Scheduled transactions require the API. The Console lets you view and cancel individual transactions, but it does not provide management of scheduled (recurring) transactions. Use the API to cancel active schedules — see Step 3 — Settle pending activity in the Via API section.

Step 4 — Zero the balance

Return any remaining funds to the customer and confirm every balance reaches zero.
1
From the Transactions page, click New Transaction and create a return transaction that moves the remaining available amount from each customer account to the holder’s designated destination (for example, an external settlement account). See Creating a Transaction.
2
Open each account and confirm the available balance is 0 before continuing.
Midaz does not allow deleting an account that still holds a balance. All balances must be zero before Step 5.

Step 5 — Close the Ledger Accounts in Midaz

With balances zeroed and pending activity cleared, delete each Ledger Account.
1
From the Accounts page, find the Account linked to the Holder, click the three dots () in the Actions column, and select Delete.
2
A confirmation dialog will appear. Click Confirm to finalize the deletion.
3
Repeat for every account linked to the Holder.
Deleting a Ledger Account is a logical removal. The account and its historical operations remain available for audit and reporting, subject to your retention policy. See Deleting an Account.

Step 6 — Register the closing date on the alias

Record the official closure date on the Holder’s Alias Account so the CRM and regulatory exports reflect when the relationship ended.
1
From the Alias Accounts page, find the alias account to update, click the three dots () in the Actions column, and select Edit.
2
In the Alias Account form, set the Closing Date (in bankingDetails) to the official closure date using YYYY-MM-DD format.
3
Click Save.
An accurate closing date is required for BACEN account-lifecycle reporting. See Editing an Alias Account.

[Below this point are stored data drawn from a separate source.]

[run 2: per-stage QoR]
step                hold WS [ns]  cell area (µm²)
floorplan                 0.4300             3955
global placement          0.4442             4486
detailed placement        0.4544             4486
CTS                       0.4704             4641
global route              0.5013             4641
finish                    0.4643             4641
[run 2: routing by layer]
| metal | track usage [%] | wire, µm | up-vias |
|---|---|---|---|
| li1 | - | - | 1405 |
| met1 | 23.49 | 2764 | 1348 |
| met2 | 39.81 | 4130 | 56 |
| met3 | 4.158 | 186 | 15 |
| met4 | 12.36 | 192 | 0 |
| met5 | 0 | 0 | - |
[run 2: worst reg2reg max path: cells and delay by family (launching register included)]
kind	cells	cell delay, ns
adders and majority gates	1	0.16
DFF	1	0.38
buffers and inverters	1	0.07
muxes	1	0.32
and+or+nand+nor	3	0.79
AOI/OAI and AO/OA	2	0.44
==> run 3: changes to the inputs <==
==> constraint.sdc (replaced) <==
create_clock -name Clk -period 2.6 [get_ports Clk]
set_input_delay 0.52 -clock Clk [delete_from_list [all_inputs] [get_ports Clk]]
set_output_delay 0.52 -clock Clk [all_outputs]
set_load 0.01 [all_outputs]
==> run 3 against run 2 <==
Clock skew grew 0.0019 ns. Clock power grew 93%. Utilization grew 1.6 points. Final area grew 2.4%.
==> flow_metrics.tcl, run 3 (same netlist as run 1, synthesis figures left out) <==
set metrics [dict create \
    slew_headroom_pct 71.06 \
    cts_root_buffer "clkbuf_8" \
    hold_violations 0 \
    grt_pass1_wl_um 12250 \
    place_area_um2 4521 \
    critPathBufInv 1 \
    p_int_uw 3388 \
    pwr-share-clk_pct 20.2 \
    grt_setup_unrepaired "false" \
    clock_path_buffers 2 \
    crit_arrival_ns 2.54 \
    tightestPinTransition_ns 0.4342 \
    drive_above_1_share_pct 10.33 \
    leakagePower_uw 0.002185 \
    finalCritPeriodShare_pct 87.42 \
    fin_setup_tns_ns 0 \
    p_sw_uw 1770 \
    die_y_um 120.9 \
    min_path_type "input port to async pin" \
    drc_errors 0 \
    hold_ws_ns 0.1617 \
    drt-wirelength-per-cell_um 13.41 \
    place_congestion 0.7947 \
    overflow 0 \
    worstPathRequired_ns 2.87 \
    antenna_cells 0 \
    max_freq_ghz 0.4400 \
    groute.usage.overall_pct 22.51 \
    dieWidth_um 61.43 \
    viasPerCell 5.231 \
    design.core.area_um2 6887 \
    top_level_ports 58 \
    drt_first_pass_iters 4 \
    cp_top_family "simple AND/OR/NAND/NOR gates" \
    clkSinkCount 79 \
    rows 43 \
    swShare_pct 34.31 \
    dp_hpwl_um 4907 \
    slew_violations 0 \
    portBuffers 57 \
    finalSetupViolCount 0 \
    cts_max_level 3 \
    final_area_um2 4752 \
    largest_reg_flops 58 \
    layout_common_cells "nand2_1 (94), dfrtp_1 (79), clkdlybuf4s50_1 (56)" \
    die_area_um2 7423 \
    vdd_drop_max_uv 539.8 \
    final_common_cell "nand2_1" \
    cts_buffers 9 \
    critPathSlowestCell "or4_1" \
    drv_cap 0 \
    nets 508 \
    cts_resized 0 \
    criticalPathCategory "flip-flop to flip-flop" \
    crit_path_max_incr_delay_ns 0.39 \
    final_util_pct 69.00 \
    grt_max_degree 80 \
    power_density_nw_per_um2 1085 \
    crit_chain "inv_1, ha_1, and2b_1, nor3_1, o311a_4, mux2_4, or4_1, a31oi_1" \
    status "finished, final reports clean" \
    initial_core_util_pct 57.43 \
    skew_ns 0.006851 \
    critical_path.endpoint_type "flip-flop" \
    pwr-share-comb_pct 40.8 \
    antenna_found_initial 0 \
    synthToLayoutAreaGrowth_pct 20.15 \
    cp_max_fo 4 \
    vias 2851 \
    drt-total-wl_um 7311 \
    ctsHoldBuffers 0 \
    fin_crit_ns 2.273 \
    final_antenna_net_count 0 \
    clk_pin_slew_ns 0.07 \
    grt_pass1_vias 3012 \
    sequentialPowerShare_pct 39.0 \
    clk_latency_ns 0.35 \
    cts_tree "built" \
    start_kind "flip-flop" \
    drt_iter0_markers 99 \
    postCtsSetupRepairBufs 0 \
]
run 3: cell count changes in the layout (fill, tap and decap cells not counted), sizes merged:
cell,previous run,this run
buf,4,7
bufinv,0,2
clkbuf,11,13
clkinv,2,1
### src/rtl/sevenseg_scan_driver.sv
// sevenseg_scan_driver
//   Multiplexed N-digit hex seven-segment driver. It latches a hex value
//   (plus per-digit decimal points, blanking and leading-zero control) into
//   a shadow copy, then scans the digits onto one shared segment bus with
//   one-hot digit enables. It optionally defers new values to the frame
//   boundary so a refresh never shows a half-old, half-new value.
//
// Ports
//   clk        system clock
//   rst        asynchronous, active-high reset
//   load       1-cycle strobe, captures data/dp/blank/lz_en
//   data       hex nibbles, digit 0 = data[3:0] (rightmost)
//   dp         decimal point per digit
//   blank      1: whole display dark
//   lz_en      1: suppress leading zeros
//   seg        segments, seg[0]=a .. seg[6]=g (polarity per SEG_ACT_LOW)
//   seg_dp     decimal point of the active digit (polarity per SEG_ACT_LOW)
//   an         one-hot digit enable (polarity per AN_ACT_LOW)
//   digit_idx  index of the digit currently being driven
//   frame_tick 1-cycle pulse when the scan wraps N_DIGITS-1 -> 0
//   pending    a captured load is waiting for the frame boundary
module sevenseg_scan_driver #(
    parameter int N_DIGITS    = 4,
    parameter int REFRESH_DIV = 1000,
    parameter int SEG_ACT_LOW = 0,
    parameter int AN_ACT_LOW  = 0,
    parameter int SYNC_UPDATE = 1,
    localparam int IDX_W      = (N_DIGITS > 1) ? $clog2(N_DIGITS) : 1
) (
    input  logic                  clk,
    input  logic                  rst,
    input  logic                  load,
    input  logic [4*N_DIGITS-1:0] data,
    input  logic [N_DIGITS-1:0]   dp,
    input  logic                  blank,
    input  logic                  lz_en,
    output logic [6:0]            seg,
    output logic                  seg_dp,
    output logic [N_DIGITS-1:0]   an,
    output logic [IDX_W-1:0]      digit_idx,
    output logic                  frame_tick,
    output logic                  pending
);

    localparam int   PRE_W   = $clog2(REFRESH_DIV);
    localparam logic SEG_INV = (SEG_ACT_LOW != 0);
    localparam logic AN_INV  = (AN_ACT_LOW != 0);

    logic [PRE_W-1:0]      prescale;
    logic                  tc;
    logic                  wrap;

    logic [4*N_DIGITS-1:0] shadow_data;
    logic [N_DIGITS-1:0]   shadow_dp;
    logic                  shadow_blank;
    logic                  shadow_lz;

    logic [4*N_DIGITS-1:0] hold_data;
    logic [N_DIGITS-1:0]   hold_dp;
    logic                  hold_blank;
    logic                  hold_lz;

    logic [3:0]            cur_nib;
    logic                  cur_dp;
    logic                  cur_supp;
    logic [N_DIGITS-1:0]   lz_mask;
    logic                  seen_nz;
    logic [6:0]            seg_nxt;
    logic                  dp_nxt;
    logic [N_DIGITS-1:0]   an_nxt;

    function automatic logic [6:0] hex_to_seg(input logic [3:0] v);
        logic [6:0] s;
        case (v)
            4'h0: s = 7'h3F;
            4'h1: s = 7'h06;
            4'h2: s = 7'h5B;
            4'h3: s = 7'h4F;
            4'h4: s = 7'h66;
            4'h5: s = 7'h6D;
            4'h6: s = 7'h7D;
            4'h7: s = 7'h07;
            4'h8: s = 7'h7F;
            4'h9: s = 7'h6F;
            4'hA: s = 7'h77;
            4'hB: s = 7'h7C;
            4'hC: s = 7'h39;
            4'hD: s = 7'h5E;
            4'hE: s = 7'h79;
            default: s = 7'h71;
        endcase
        return s;
    endfunction

    assign tc   = (prescale == PRE_W'(REFRESH_DIV - 1));
    assign wrap = tc && (digit_idx == IDX_W'(N_DIGITS - 1));

    // A digit is a leading zero when it and every digit above it are zero.
    // Digit 0 is never suppressed, so a value of zero still shows "0".
    always_comb begin
        lz_mask = '0;
        seen_nz = 1'b0;
        for (int i = N_DIGITS - 1; i >= 1; i--) begin
            seen_nz    = seen_nz | (shadow_data[4*i +: 4] != 4'h0);
            lz_mask[i] = ~seen_nz;
        end
    end

    always_comb begin
        cur_nib  = 4'h0;
        cur_dp   = 1'b0;
        cur_supp = 1'b0;
        for (int i = 0; i < N_DIGITS; i++) begin
            if (digit_idx == IDX_W'(i)) begin
                cur_nib  = shadow_data[4*i +: 4];
                cur_dp   = shadow_dp[i];
                cur_supp = shadow_lz & lz_mask[i];
            end
        end
    end

    always_comb begin
        seg_nxt = '0;
        dp_nxt  = 1'b0;
        an_nxt  = '0;
        if (!shadow_blank) begin
            seg_nxt = cur_supp ? 7'h00 : hex_to_seg(cur_nib);
            dp_nxt  = cur_dp;
            an_nxt  = {{(N_DIGITS-1){1'b0}}, 1'b1} << digit_idx;
        end
    end

    always_ff @(posedge clk or posedge rst) begin
        if (rst) begin
            prescale   <= '0;
            digit_idx  <= '0;
            frame_tick <= 1'b0;
        end else begin
            frame_tick <= wrap;
            if (tc) begin
                prescale  <= '0;
                digit_idx <= wrap ? '0 : digit_idx + IDX_W'(1);
            end else begin
                prescale  <= prescale + PRE_W'(1);
            end
        end
    end

    // In deferred mode a load parks in the hold buffer and is copied to the
    // shadow at the wrap edge. A load arriving on the wrap edge itself goes
    // straight to the shadow and supersedes anything parked.
    always_ff @(posedge clk or posedge rst) begin
        if (rst) begin
            shadow_data  <= '0;
            shadow_dp    <= '0;
            shadow_blank <= 1'b1;
            shadow_lz    <= 1'b0;
            hold_data    <= '0;
            hold_dp      <= '0;
            hold_blank   <= 1'b1;
            hold_lz      <= 1'b0;
            pending      <= 1'b0;
        end else if (SYNC_UPDATE == 0) begin
            pending <= 1'b0;
            if (load) begin
                shadow_data  <= data;
                shadow_dp    <= dp;
                shadow_blank <= blank;
                shadow_lz    <= lz_en;
            end
        end else begin
            if (wrap) begin
                pending <= 1'b0;
                if (load) begin
                    shadow_data  <= data;
                    shadow_dp    <= dp;
                    shadow_blank <= blank;
                    shadow_lz    <= lz_en;
                end else if (pending) begin
                    shadow_data  <= hold_data;
                    shadow_dp    <= hold_dp;
                    shadow_blank <= hold_blank;
                    shadow_lz    <= hold_lz;
                end
            end else if (load) begin
                hold_data  <= data;
                hold_dp    <= dp;
                hold_blank <= blank;
                hold_lz    <= lz_en;
                pending    <= 1'b1;
            end
        end
    end

    always_ff @(posedge clk or posedge rst) begin
        if (rst) begin
            seg    <= {7{SEG_INV}};
            seg_dp <= SEG_INV;
            an     <= {N_DIGITS{AN_INV}};
        end else begin
            seg    <= seg_nxt ^ {7{SEG_INV}};
            seg_dp <= dp_nxt ^ SEG_INV;
            an     <= an_nxt ^ {N_DIGITS{AN_INV}};
        end
    end

endmodule
[config.mk]
export PLATFORM = sky130hd
export DESIGN_NAME = shiftreg_tx
export DESIGN_NICKNAME = d
export VERILOG_FILES = /design/src/rtl/shiftreg_pkg.sv /design/src/rtl/bit_counter.sv /design/src/rtl/shiftreg_tx.sv
export SDC_FILE = /design/constraint.sdc
export NUM_CORES = 1
export LEC_CHECK = 0
export ABC_CLOCK_PERIOD_IN_PS = 3400
export BUFFER_PORTS_ARGS = -buffer_cell sky130_fd_sc_hd__buf_2
export CAP_MARGIN = 0
export CORE_ASPECT_RATIO = 1.4
export CORE_UTILIZATION = 47
export DETAILED_ROUTE_END_ITERATION = 6
export GPL_TIMING_DRIVEN = 0
export PLACE_DENSITY = 0.73
export SYNTH_ARGS = -nofsm -noshare
export SYNTH_HDL_FRONTEND = slang
export SYNTH_SLANG_ARGS = --single-unit
[constraint.sdc]
create_clock -name clk -period 3.4 [get_ports clk]
set_clock_uncertainty 0.1 [all_clocks]
set_input_delay 0.51 -clock clk [delete_from_list [all_inputs] [get_ports clk]]
set_output_delay 0.51 -clock clk [all_outputs]
set_load 0.02 [all_outputs]
[src/rtl/shiftreg_pkg.sv]
// shiftreg_pkg: state type and word width shared by shiftreg_tx and shiftreg
package shiftreg_pkg;
    localparam int SHIFT_WIDTH = 51;
    typedef enum logic [1:0] {IDLE, SHIFT, PARITY, DONE} tx_state_t;
endpackage

[src/rtl/bit_counter.sv]
// bit_counter: saturating up-counter with clear, enable and terminal-count flag
module bit_counter #(
    parameter int W   = 6,
    parameter int MAX = 50
) (
    input  logic         clk,
    input  logic         nreset,
    input  logic         clr,
    input  logic         en,
    output logic [W-1:0] cnt,
    output logic         tc
);
    assign tc = cnt == W'(MAX);
    always_ff @(posedge clk or negedge nreset)
        if (!nreset) cnt <= '0;
        else if (clr) cnt <= '0;
        else if (en && !tc) cnt <= cnt + 1'b1;
endmodule

[src/rtl/shiftreg_tx.sv]
// shiftreg_tx: parallel-in serial-out sender for shiftreg; SHIFTREG_TX_PARITY_EN appends an even-parity bit
module shiftreg_tx
    import shiftreg_pkg::*;
#(
    parameter int WIDTH     = SHIFT_WIDTH,
    parameter bit MSB_FIRST = 1'b1
) (
    input  logic             clk,
    input  logic             nreset,
    input  logic             load_valid,
    output logic             load_ready,
    input  logic [WIDTH-1:0] load_data,
    input  logic             tx_stall,
    output logic             x_n,
    output logic             ready_out,
    output logic             busy,
    output logic             done
);
    localparam int CW = $clog2(WIDTH + 1);
    tx_state_t state, next;
    logic [WIDTH-1:0] sr;
    logic [CW-1:0] cnt;
    logic tc, up, load, shift;
    assign load  = state == IDLE && load_valid && up;
    assign shift = state == SHIFT && !tx_stall;
    assign busy  = state != IDLE;
    bit_counter #(.W(CW), .MAX(WIDTH - 1)) u_cnt (
        .clk(clk), .nreset(nreset), .clr(load), .en(shift), .cnt(cnt), .tc(tc)
    );
    // up keeps load_ready low until the first edge after reset release
    always_ff @(posedge clk or negedge nreset)
        if (!nreset) begin
            state <= IDLE;
            up    <= 1'b0;
            sr    <= '0;
        end else begin
            state <= next;
            up    <= 1'b1;
            if (load) sr <= load_data;
            else if (shift) sr <= MSB_FIRST ? {sr[WIDTH-2:0], 1'b0} : {1'b0, sr[WIDTH-1:1]};
        end
`ifdef SHIFTREG_TX_PARITY_EN
    logic par;
    always_ff @(posedge clk or negedge nreset)
        if (!nreset) par <= 1'b0;
        else if (load) par <= ^load_data;
`endif
    always_comb begin
        next       = state;
        load_ready = 1'b0;
        ready_out  = 1'b0;
        x_n        = 1'b0;
        done       = 1'b0;
        case (state)
            IDLE: begin
                load_ready = up;
                if (load) next = SHIFT;
            end
            SHIFT: begin
                x_n       = MSB_FIRST ? sr[WIDTH-1] : sr[0];
                ready_out = !tx_stall;
`ifdef SHIFTREG_TX_PARITY_EN
                if (shift && tc) next = PARITY;
`else
                if (shift && tc) next = DONE;
`endif
            end
`ifdef SHIFTREG_TX_PARITY_EN
            PARITY: begin
                x_n       = par;
                ready_out = !tx_stall;
                if (!tx_stall) next = DONE;
            end
`endif
            DONE: begin
                done = 1'b1;
                next = IDLE;
            end
            default: ;
        endcase
    end
    assert property (@(posedge clk) disable iff (!nreset) state == SHIFT |-> cnt <= CW'(WIDTH - 1));
endmodule

# Word level (Yosys, flattened, before mapping)
# Index checks and enable logic that the tools add are counted.
# W data, S select, Z words.
dict set report totals {
  out_inout_bits 5
  register_bits 60
}
dict set report op_classes {
  n_mux 11
  n_eq_ne 5
  reduce_logical 13
  addsub 1
}
# op n
set ops {}
lappend ops {{$mux W51} 2}
lappend ops {{$mux W6} 2}
lappend ops {{$add A6 B1 Y6 const B} 1}
lappend ops {{$eq A6 B6 Y1 const B} 1}
lappend ops {{$pmux W2 S3} 1}
lappend ops {{$reduce_bool A2 Y1} 3}
lappend ops {{$logic_and A1 B1 Y1} 5}
lappend ops {{$mux W1} 4}
lappend ops {{$mux W2} 2}
lappend ops {{$reduce_and A3 Y1} 1}
lappend ops {{$reduce_bool A3 Y1} 1}
lappend ops {{$eq A2 B1 Y1 const B} 1}
lappend ops {{$eq A2 B2 Y1 const B} 1}
lappend ops {{$logic_not A1 Y1} 2}
lappend ops {{$logic_not A2 Y1} 1}
lappend ops {{$ne A2 B1 Y1 const B} 1}
lappend ops {{$ne A2 B2 Y1 const B} 1}

# Depth between registers and ports, before layout
dict set report logic_depth {
  depth_word 5
  depth_mapped 5
  ltp_nobuf 4
}

# Modules after synthesis
# From an unflattened synthesis, not the netlist that was laid out.
dict set report hier_totals {
  cells_unflattened 331
  area_unflattened_um2 3079.2
}
# module area_per_inst_um2 n_inst cells_each
set by_module_without_submodules {}
lappend by_module_without_submodules {shiftreg_tx 2721.4 1 293}
lappend by_module_without_submodules {bit_counter 357.8 1 38}

# Worst setup path after synthesis
# Ideal clock, no wire load.
dict set report synth_path {
  path_kind {input to output}
  from {in tx_stall}
  to {out ready_out}
  slack_ns 1.558
  required_ns 2.790
  t_arrival_ns 1.232
  n_path_buf 1
  path_stages 3
  cell_sequence {or3b_1 > clkinv_1 > buf_2}
}
dict set report synth_between {
  elab_chain_cells 2
}
# element line
set synth_lines {}
lappend synth_lines {{start, declared} shiftreg_tx.sv:13} ;# input logic tx_stall,
lappend synth_lines {{$logic_not A1 Y1} shiftreg_tx.sv:61} ;# ready_out = !tx_stall;
lappend synth_lines {{$mux W1} shiftreg_tx.sv:54} ;# case (state)
lappend synth_lines {{end, declared} shiftreg_tx.sv:15} ;# output logic ready_out,
# Every way passes these cells.

# Final worst setup path
dict set report layout_path {
  from {reg state[1]}
  to {out ready_out}
}
dict set report layout_between {
  elab_chain_cells 2
}
# element line
set layout_lines {}
lappend layout_lines {{start, declared} shiftreg_tx.sv:20} ;# tx_state_t state, next;
lappend layout_lines {{start signal, assigned} shiftreg_tx.sv:37} ;# state <= next;
lappend layout_lines {{$eq A2 B1 Y1} shiftreg_tx.sv:54}
lappend layout_lines {{$mux W1} shiftreg_tx.sv:54}
# Every way passes these cells.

Step 7 — Archive the alias accounts in CRM

Archive each Alias Account with a soft delete so the record is removed from active use but preserved for the regulatory retention period.
1
From the Alias Accounts page, find the alias account to archive, click the three dots () in the Actions column, and select Delete.
2
A confirmation dialog will appear. Click Confirm to finalize.
Use the standard (soft) delete so the record is archived and retained, not permanently erased. In regulated deployments the underlying record is kept for the retention period. See Deleting an Alias Account.

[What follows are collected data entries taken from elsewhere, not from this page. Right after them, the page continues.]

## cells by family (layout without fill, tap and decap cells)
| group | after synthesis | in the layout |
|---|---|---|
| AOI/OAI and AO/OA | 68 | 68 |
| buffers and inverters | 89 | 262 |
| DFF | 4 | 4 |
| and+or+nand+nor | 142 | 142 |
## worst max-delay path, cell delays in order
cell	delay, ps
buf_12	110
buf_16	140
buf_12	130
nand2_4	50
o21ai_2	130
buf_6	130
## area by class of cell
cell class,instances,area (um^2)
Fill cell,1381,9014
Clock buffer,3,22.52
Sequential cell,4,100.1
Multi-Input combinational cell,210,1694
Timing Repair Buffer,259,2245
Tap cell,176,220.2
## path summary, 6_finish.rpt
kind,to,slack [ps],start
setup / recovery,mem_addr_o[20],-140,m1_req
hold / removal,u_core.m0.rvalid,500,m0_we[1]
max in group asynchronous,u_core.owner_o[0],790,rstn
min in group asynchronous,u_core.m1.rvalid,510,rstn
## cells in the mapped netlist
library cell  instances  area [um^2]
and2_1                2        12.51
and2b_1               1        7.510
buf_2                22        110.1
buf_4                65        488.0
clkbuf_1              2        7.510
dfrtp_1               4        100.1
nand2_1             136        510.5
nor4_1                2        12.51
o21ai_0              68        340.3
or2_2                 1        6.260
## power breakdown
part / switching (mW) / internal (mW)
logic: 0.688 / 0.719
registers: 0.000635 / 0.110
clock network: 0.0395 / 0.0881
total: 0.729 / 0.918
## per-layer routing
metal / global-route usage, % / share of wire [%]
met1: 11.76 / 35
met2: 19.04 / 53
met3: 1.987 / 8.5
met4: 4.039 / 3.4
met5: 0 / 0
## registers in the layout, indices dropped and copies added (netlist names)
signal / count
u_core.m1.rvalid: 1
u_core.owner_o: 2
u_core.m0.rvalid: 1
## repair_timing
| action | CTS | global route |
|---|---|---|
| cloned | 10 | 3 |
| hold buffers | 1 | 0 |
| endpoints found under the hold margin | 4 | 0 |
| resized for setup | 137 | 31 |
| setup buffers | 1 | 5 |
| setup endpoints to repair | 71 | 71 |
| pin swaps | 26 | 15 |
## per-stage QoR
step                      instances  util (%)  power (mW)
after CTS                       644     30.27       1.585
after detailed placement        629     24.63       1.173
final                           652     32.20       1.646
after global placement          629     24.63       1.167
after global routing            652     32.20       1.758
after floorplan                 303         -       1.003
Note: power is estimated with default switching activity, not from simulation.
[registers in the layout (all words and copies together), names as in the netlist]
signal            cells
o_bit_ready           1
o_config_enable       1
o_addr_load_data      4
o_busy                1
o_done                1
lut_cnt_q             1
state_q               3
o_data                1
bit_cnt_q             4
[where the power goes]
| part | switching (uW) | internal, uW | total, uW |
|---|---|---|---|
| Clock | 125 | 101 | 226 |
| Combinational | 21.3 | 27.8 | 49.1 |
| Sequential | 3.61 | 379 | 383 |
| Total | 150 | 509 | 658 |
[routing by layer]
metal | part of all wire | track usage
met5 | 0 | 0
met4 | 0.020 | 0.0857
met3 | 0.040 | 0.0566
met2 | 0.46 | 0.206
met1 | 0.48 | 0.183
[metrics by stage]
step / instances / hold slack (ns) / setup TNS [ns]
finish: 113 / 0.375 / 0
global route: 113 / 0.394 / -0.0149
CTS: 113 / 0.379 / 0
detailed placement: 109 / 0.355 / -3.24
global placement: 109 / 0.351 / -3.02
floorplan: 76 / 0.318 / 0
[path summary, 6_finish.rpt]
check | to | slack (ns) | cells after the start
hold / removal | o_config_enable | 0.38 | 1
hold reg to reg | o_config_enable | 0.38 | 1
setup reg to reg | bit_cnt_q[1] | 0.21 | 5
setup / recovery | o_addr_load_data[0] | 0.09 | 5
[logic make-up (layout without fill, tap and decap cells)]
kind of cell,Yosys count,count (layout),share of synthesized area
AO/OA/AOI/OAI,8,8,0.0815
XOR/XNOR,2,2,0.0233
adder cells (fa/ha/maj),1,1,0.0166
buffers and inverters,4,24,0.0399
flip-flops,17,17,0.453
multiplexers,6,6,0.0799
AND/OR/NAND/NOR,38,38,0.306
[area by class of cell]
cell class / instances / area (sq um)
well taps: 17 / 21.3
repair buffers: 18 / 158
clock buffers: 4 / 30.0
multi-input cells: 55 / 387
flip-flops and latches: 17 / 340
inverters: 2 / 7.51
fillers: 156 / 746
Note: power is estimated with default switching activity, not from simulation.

Step 8 — Archive the Holder in CRM

Once all of its alias accounts are archived, archive the Holder itself with a soft delete.
1
From the Holders page, find the Holder to archive, click the three dots () in the Actions column, and select Delete.
2
A confirmation dialog will appear. Click Confirm to finalize.
Use Soft Delete (the default), not Hard Delete. The Holder record must be retained under the applicable retention policy for audit and regulatory inspection. See Deleting a Holder.

BACEN compliance notes


  • Order is mandatory. Freezing inflows (Steps 1–2) before settling and zeroing (Steps 3–4) prevents funds from entering an account that is mid-closure.
  • Return funds before closing. Any residual balance must be returned to the customer and confirmed at zero before an account is deleted. Closing an account with funds is both blocked by Midaz and non-compliant.
  • Archive, don’t erase. Holders and alias accounts are soft-deleted (no hard_delete) so the records remain available for the regulatory retention period. Permanent deletion would remove evidence required for BACEN audits.
  • Record the closing date. The closingDate on the alias gives regulators an authoritative timestamp for when the relationship ended.
  • Preserve the audit trail. Ledger Accounts and operations are logically removed and remain queryable for reconciliation and reporting.
Treat the eight steps as a single transaction from a compliance standpoint: if any step fails, pause and resolve it before continuing, rather than leaving the customer in a partially closed state.